Suppose we found that Duke is shooting 28% from the field while UCLA is shooting 87% from the field.  The difference in offensive rebounds might simply reflect a difference in opportunities.

Let's correct for that by expressing offensive rebounding as a percentage of available opportunities (e.g., offensive rebounds / missed shots).   So now suppose that Duke is grabbing 35% of it's offensive rebound opportunities while UCLA is grabbing only 27%.  Now can we say that Duke is a better offensive rebounding team?  Maybe not.

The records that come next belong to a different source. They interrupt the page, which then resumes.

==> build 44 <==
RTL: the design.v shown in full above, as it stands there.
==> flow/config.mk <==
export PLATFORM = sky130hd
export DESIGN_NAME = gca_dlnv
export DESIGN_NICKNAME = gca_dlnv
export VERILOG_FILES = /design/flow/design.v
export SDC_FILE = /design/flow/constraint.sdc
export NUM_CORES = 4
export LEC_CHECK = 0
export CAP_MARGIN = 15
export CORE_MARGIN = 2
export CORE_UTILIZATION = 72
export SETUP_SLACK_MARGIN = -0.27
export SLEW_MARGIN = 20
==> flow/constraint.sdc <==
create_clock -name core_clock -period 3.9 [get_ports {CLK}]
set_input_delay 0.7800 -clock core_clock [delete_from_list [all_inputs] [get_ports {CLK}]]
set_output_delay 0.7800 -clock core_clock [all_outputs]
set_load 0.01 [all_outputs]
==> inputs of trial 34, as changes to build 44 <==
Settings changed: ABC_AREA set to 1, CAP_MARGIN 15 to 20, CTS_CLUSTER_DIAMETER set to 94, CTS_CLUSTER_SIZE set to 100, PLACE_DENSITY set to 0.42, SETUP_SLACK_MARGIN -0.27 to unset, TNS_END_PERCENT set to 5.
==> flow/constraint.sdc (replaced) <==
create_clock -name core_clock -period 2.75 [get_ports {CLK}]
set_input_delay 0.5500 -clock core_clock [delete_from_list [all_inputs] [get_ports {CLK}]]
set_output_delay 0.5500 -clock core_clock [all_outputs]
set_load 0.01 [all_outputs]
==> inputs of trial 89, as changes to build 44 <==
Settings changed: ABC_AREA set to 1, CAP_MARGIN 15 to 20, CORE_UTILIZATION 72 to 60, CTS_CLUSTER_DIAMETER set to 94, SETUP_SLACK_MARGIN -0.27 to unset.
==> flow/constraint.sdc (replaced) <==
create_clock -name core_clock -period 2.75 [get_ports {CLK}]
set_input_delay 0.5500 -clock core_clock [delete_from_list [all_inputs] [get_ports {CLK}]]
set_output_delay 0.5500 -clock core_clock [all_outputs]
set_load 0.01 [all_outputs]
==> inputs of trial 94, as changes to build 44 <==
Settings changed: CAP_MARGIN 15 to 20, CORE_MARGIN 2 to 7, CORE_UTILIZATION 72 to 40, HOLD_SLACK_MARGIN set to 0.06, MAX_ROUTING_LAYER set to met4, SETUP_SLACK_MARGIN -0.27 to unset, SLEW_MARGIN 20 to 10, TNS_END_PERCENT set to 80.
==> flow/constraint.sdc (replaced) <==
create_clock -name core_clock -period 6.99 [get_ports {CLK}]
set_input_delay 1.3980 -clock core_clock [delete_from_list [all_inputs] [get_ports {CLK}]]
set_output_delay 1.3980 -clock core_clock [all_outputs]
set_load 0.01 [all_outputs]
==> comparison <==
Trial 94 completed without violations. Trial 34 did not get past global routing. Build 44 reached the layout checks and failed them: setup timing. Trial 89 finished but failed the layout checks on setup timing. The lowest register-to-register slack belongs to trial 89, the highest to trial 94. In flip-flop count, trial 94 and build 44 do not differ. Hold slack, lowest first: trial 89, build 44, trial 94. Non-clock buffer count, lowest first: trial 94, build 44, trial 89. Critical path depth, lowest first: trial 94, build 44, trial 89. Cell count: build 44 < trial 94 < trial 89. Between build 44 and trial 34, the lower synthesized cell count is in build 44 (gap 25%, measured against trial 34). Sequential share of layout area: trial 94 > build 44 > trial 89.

If Duke and UCLA didn't play all the same opponents, then those aren't apples to apples numbers.  Suppose we found that Duke's opponents had held their opponents to a 45% offensive rebounding rate, while UCLA's opponents had their opponents to a 15% offensive rebounding rate.  Now it appears that Duke is a comparatively weak offensive rebounding team, while UCLA is comparatively strong.

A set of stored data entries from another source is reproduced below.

Design axi_dfm_v1_0, start of the top module:
module axi_dfm_v1_0(
    input logic s_axi_aclk,
    input logic s_axi_aresetn,
    input  logic [31:0] s_axi_awaddr,
    input  logic        s_axi_awvalid,
    output logic        s_axi_awready,
    input  logic [31:0] s_axi_wdata,
    input  logic        s_axi_wvalid,
    output logic        s_axi_wready,
    output logic s_axi_bvalid,
    input  logic s_axi_bready,
    input  logic [31:0] s_axi_araddr,
    input  logic        s_axi_arvalid,
    output logic        s_axi_arready,
    output logic [31:0] s_axi_rdata,
    output logic        s_axi_rvalid,
    input  logic        s_axi_rready,
    input  logic signal_in,
    output logic signal_done
);
Size: roughly 2500 cells after synthesis, roughly 140 I/O pins, roughly 27000 µm² of cells after synthesis.
clock: 5.0 ns
lec_check: 0
cap_margin: 0
core_margin: 8
core_utilization: 39
gpl_routability_driven: 0
setup_slack_margin: 0.34
slew_margin: 0
tns_end_percent: 20
run.sh (not shown) runs the stock make flow with config.mk's settings and CLKGATE_MAP_FILE=.
The baseline produced a clean layout.
Rerun with:
==> flow/config.mk (replaced) <==
export PLATFORM = sky130hd
export DESIGN_NAME = axi_dfm_v1_0
export DESIGN_NICKNAME = axi_dfm_v1_0
export VERILOG_FILES = /design/flow/design.v
export SDC_FILE = /design/flow/constraint.sdc
export NUM_CORES = 4
export LEC_CHECK = 0
export CAP_MARGIN = 20
export CORE_MARGIN = 2
export CORE_UTILIZATION = 65
export PLACE_DENSITY = 0.6
export SLEW_MARGIN = 20
==> flow/constraint.sdc (replaced) <==
create_clock -name core_clock -period 2.52 [get_ports {s_axi_aclk}]
set_input_delay 0.5040 -clock core_clock [delete_from_list [all_inputs] [get_ports {s_axi_aclk}]]
set_output_delay 0.5040 -clock core_clock [all_outputs]
set_load 0.01 [all_outputs]
The changed run finished but fails on hold timing. Clock-buffer cell count came out lower by 1. Sequential cell count stays the same. Area after synthesis does not change. Power came out higher by 100%. Non-clock buffer count went up by 60. Die area went down by 45%. Clock skew climbs by 0.0045 ns. Core utilization came out higher by 30 points. Worst setup slack gets worse by 1.4 ns. Global-route usage is higher by 14 points. Design area stays flat.
Rerun with:
--- a/flow/config.mk
+++ b/flow/config.mk
@@ -9,4 +9,4 @@
 export CORE_MARGIN = 2
-export CORE_UTILIZATION = 65
-export PLACE_DENSITY = 0.6
+export CORE_UTILIZATION = 72
+export HOLD_SLACK_MARGIN = -0.09
 export SLEW_MARGIN = 20
==> flow/constraint.sdc (replaced) <==
create_clock -name core_clock -period 3.04 [get_ports {s_axi_aclk}]
set_input_delay 0.6080 -clock core_clock [delete_from_list [all_inputs] [get_ports {s_axi_aclk}]]
set_output_delay 0.6080 -clock core_clock [all_outputs]
set_load 0.01 [all_outputs]
With this change the flow finished with timing, DRC and antenna clean.
Cell count drops by 3.2%.
Flip-flop count does not change.
Worst setup slack improved by 0.13 ns.
Sequential share of layout area climbs by 0.60 points.
Critical path depth is unchanged.
Die size drops by 9.5%.

v6:
The RTL this note starts from:
==> flow/design.v <==
module data_syn(
    input logic clk_i,
    input logic rst_n_i,
    input logic data_i,
    output logic data_o
);
logic data_a, data_b;
assign data_o = data_b;
always_ff @(posedge clk_i or negedge rst_n_i)
begin
    if (!rst_n_i) begin
        data_a <= 1'b0;
        data_b <= 1'b0;
    end else begin
        data_a <= data_i;
        data_b <= data_a;
    end
end
endmodule
module edge2en(
    input logic clk_i,
    input logic rst_n_i,
    input logic data_i,
    output logic pos_edge_o,
    output logic neg_edge_o,
    output logic any_edge_o
);
logic data_a, data_b;
assign pos_edge_o = ~data_b & data_a;
assign neg_edge_o = ~data_a & data_b;
assign any_edge_o =  data_a ^ data_b;
always_ff @(posedge clk_i or negedge rst_n_i)
begin
    if (!rst_n_i) begin
        data_a <= 1'b0;
        data_b <= 1'b0;
    end else begin
        data_a <= data_i;
        data_b <= data_a;
    end
end
endmodule
module startup #(
    parameter int W = 32
) (
    input logic clk_i,
    input logic rst_n_i,
    input logic  [4:0] gate_sync_i,
    input logic [W-1:0] gate_shift_i,
    output logic [4:0] gate_en_o
);
logic  [4:0] gate_en;
logic [W-1:0] gate_cnt;
logic        gate_next;
logic        gate_done;
assign gate_en_o = gate_en;
edge2en gate_next_en(
    .clk_i(clk_i),
    .rst_n_i(rst_n_i),
    .data_i(gate_done & (gate_en == gate_sync_i)),
    .pos_edge_o(gate_next)
);
always_ff @(posedge clk_i or negedge rst_n_i)
begin
    if (!rst_n_i) begin
        gate_en   <= 5'b00000;
        gate_cnt  <= {W{1'b0}};
        gate_done <= 1'b0;
    end else begin
        gate_en   <= gate_next ? {gate_en[3:0], (gate_sync_i != 5'b01111)} : gate_en;
        gate_cnt  <= gate_next ? {W{1'b0}} : gate_cnt + 1'b1;
        gate_done <= gate_next ? 1'b0 : (gate_cnt == gate_shift_i) ? 1'b1 : gate_done;
    end
end
endmodule
module measure #(
    parameter int W = 32
) (
    input logic clk_i,
    input logic rst_n_i,
    input logic sig_clk_i,
    input logic        gate_en_i,
    input logic [W-1:0] gate_total_i,
    output logic        reg_wr_en_o,
    output logic [2*W-1:0] reg_wr_data_o,
    output logic gate_sync_o
);
logic sig_clk_s;
logic sig_clk_p;
logic gate_sync;
logic gate_sync_n;
logic        gate_en;
logic [W-1:0] gate_cnt;
logic [W-1:0] sig_clk_cnt;
logic [W-1:0] ref_clk_cnt;
logic        reg_wr_en;
logic [2*W-1:0] reg_wr_data;
assign reg_wr_en_o   = reg_wr_en;
assign reg_wr_data_o = reg_wr_data;
assign gate_sync_o = gate_sync;
data_syn sig_clk_syn(
    .clk_i(clk_i),
    .rst_n_i(rst_n_i),
    .data_i(sig_clk_i),
    .data_o(sig_clk_s)
);
edge2en sig_clk_en(
    .clk_i(clk_i),
    .rst_n_i(rst_n_i),
    .data_i(sig_clk_s),
    .pos_edge_o(sig_clk_p)
);
edge2en gate_sync_en(
    .clk_i(clk_i),
    .rst_n_i(rst_n_i),
    .data_i(gate_sync),
    .neg_edge_o(gate_sync_n)
);
always_ff @(posedge clk_i or negedge rst_n_i)
begin
    if (!rst_n_i) begin
        gate_en  <= 1'b0;
        gate_cnt <= {W{1'b0}};
        gate_sync <= 1'b0;
        sig_clk_cnt <= {W{1'b0}};
        ref_clk_cnt <= {W{1'b0}};
        reg_wr_en   <= 1'b0;
        reg_wr_data <= {(2*W){1'b0}};
    end else begin
        if (gate_sync) begin
            gate_en  <= (gate_cnt == gate_total_i) ? 1'b0 : gate_en;
            gate_cnt <= (gate_cnt == gate_total_i) ? {W{1'b0}} : gate_cnt + 1'b1;
            gate_sync <= (sig_clk_p & ~gate_en) ? 1'b0 : gate_sync;
            sig_clk_cnt <= sig_clk_p ? sig_clk_cnt + 1'b1 : sig_clk_cnt;
            ref_clk_cnt <= ref_clk_cnt + 1'b1;
        end else begin
            gate_en  <= gate_en_i;
            gate_cnt <= {W{1'b0}};
            gate_sync <= (sig_clk_p & gate_en) ? 1'b1 : gate_sync;
            sig_clk_cnt <= reg_wr_en ? {W{1'b0}} : sig_clk_cnt;
            ref_clk_cnt <= reg_wr_en ? {W{1'b0}} : ref_clk_cnt;
        end
        reg_wr_en   <= gate_sync_n;
        reg_wr_data <= gate_sync_n ? {ref_clk_cnt, sig_clk_cnt} : reg_wr_data;
    end
end
endmodule
`timescale 1ns / 1ps
module axi_dfm_v1_0(
    input logic s_axi_aclk,
    input logic s_axi_aresetn,
    input  logic [31:0] s_axi_awaddr,
    input  logic        s_axi_awvalid,
    output logic        s_axi_awready,
    input  logic [31:0] s_axi_wdata,
    input  logic        s_axi_wvalid,
    output logic        s_axi_wready,
    output logic s_axi_bvalid,
    input  logic s_axi_bready,
    input  logic [31:0] s_axi_araddr,
    input  logic        s_axi_arvalid,
    output logic        s_axi_arready,
    output logic [31:0] s_axi_rdata,
    output logic        s_axi_rvalid,
    input  logic        s_axi_rready,
    input  logic signal_in,
    output logic signal_done
);
localparam int W = 16;
logic [4:0] gate_en;
logic [4:0] gate_sync;
logic [W-1:0] gate_shift;
logic [W-1:0] gate_total;
logic     [4:0] raw_wr_en;
logic [2*W-1:0] raw_wr_data[5];
logic           reg_wr_en;
logic [2*W-1:0] reg_wr_data;
logic [2*W-1:0] reg_rd_data;
assign s_axi_awready = s_axi_aresetn && s_axi_awvalid && (!s_axi_bvalid || s_axi_bready);
assign s_axi_wready  = s_axi_aresetn && s_axi_wvalid  && (!s_axi_bvalid || s_axi_bready);
assign s_axi_arready = s_axi_aresetn && s_axi_arvalid && (!s_axi_rvalid || s_axi_rready);
assign signal_done = reg_wr_en;
always_ff @(posedge s_axi_aclk or negedge s_axi_aresetn)
begin
    if (!s_axi_aresetn) begin
        gate_shift <= {W{1'b0}};
        gate_total <= {W{1'b0}};
        reg_rd_data <= {(2*W){1'b0}};
        s_axi_bvalid <= 1'b0;
        s_axi_rvalid <= 1'b0;
        s_axi_rdata <= 32'h0000_0000;
    end else begin
        if (s_axi_awready) begin
            case (s_axi_awaddr[7:0])
                8'h00:
                    gate_shift <= s_axi_wdata[W-1:0];
                8'h04:
                    gate_total <= s_axi_wdata[W-1:0];
                default:
                    reg_rd_data <= reg_wr_data;
            endcase
        end
        if (s_axi_arready) begin
            case (s_axi_araddr[7:0])
                8'h00:
                    s_axi_rdata <= {{(32-W){1'b0}}, gate_shift};
                8'h04:
                    s_axi_rdata <= {{(32-W){1'b0}}, gate_total};
                8'h08:
                    s_axi_rdata <= {{(32-W){1'b0}}, reg_rd_data[W-1:0]};
                8'h0C:
                    s_axi_rdata <= {{(32-W){1'b0}}, reg_rd_data[2*W-1:W]};
                default:
                    s_axi_rdata <= 32'h0000_0000;
            endcase
        end
        s_axi_bvalid <= (s_axi_bvalid & ~s_axi_bready) | s_axi_awready;
        s_axi_rvalid <= (s_axi_rvalid & ~s_axi_rready) | s_axi_arready;
    end
end
startup #(.W(W)) startup(
    .clk_i(s_axi_aclk),
    .rst_n_i(s_axi_aresetn),
    .gate_sync_i(gate_sync),
    .gate_shift_i(gate_shift),
    .gate_en_o(gate_en)
);
genvar i;
generate
    for (i = 0; i < 5; i = i + 1) begin: measure_block
        measure #(.W(W)) measure(
            .clk_i(s_axi_aclk),
            .rst_n_i(s_axi_aresetn),
            .sig_clk_i(signal_in),
            .gate_en_i(gate_en[i]),
            .gate_total_i(gate_total),
            .reg_wr_en_o(raw_wr_en[i]),
            .reg_wr_data_o(raw_wr_data[i]),
            .gate_sync_o(gate_sync[i])
        );
    end
endgenerate
always_ff @(posedge s_axi_aclk or negedge s_axi_aresetn)
begin
    if (!s_axi_aresetn) begin
        reg_wr_en   <= 1'b0;
        reg_wr_data <= {(2*W){1'b0}};
    end else begin
        reg_wr_en <= raw_wr_en[0] | raw_wr_en[1] | raw_wr_en[2] | raw_wr_en[3] | raw_wr_en[4];
        case (raw_wr_en)
            5'b00001:
                reg_wr_data <= raw_wr_data[0];
            5'b00010:
                reg_wr_data <= raw_wr_data[1];
            5'b00100:
                reg_wr_data <= raw_wr_data[2];
            5'b01000:
                reg_wr_data <= raw_wr_data[3];
            5'b10000:
                reg_wr_data <= raw_wr_data[4];
            default:
                reg_wr_data <= reg_wr_data;
        endcase
    end
end
endmodule
make LEC_CHECK=0 ABC_AREA=1 CAP_MARGIN=20 CORE_MARGIN=2 CORE_UTILIZATION=72 CTS_CLUSTER_SIZE=16 PLACE_DENSITY=0.38 SETUP_SLACK_MARGIN=0.09 SLEW_MARGIN=20 finish   # period 1.97 ns
Relative to v6, the following input files were edited for v7:
Settings: a change of CTS_CLUSTER_SIZE from 16 to 14; a deleted ABC_AREA that had been 1; a deleted SETUP_SLACK_MARGIN that had been 0.09; a deleted PLACE_DENSITY that had been 0.38; a change of CAP_MARGIN from 20 to 0.
## What came out
- v7 finished all stages; however, its layout fails the closing checks, the failures being setup timing.
- Capturing element of the worst setup path = measure_block[4].measure.gate_cnt[15]: v7; capturing element of the worst setup path = measure_block[1].measure.sig_clk_cnt[8]: v6
- Total cell area reported by yosys after synthesis sits lower in v7 than in v6.
- Cmp v7 vs v6: setup TNS lower in v7
- v7 vs v6: post-synthesis instance area down by a few percent
- | final cell count without fillers | v7 vs v6 | 1,224 lower |
- Compared v7 vs v6, and final setup slack of the worst path is down in v7.
- Summary of v7 over v6: biggest fanout along the worst timing path went up; sequential share of cell area went up.
- Part of the total power dissipated in the clock network: higher on v6
No activity file was given, so power comes from the tool's default toggle rates.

Did you follow all that?   Express offensive rebounding as a percentage of the available rebounds, average it over all the games, and then adjust it for opponents.  And then you -- maybe -- have a number that you can use to compare teams.

If we run this statistic for the current season, here are the top offensive rebounding teams:


Rank TeamRating    Total
1North Carolina (15-7)  1.36295
2Quinnipiac (13-8)1.35357
3San Diego St. (20-1)1.31217
4UAB (14-8)1.28284
5Northern Illinois (10-11)  1.26257
6Tennessee (14-8)1.26312
7Purdue (14-9)1.24289
8Arizona (22-1)1.24277
9Indiana (14-8)1.23268
10Long Beach St. (9-13)1.23212

You might be surprised to see Quinnipiac at #2, but they lead the nation in total number of offensive rebounds (as shown in the last column).  (And Tennessee at #2 has 45 (!) fewer rebounds.) What's interesting here is the obvious disparity between the raw number of offensive rebounds and the rankings.  San Diego St., with only 217 offensive rebounds, is #3 largely because they've played teams that are tough to rebound against.  It's also interesting to note that there are some very good teams in this list.

In my model this statistic doesn't have a lot of predictive value -- but then, I have a variety of other statistics that characterize offensive rebounding performance.  One interesting thing about this statistic is that it is about ten times more important to the Away team than to the Home team.  This suggests that good offensive rebounding teams might play a little better on the road.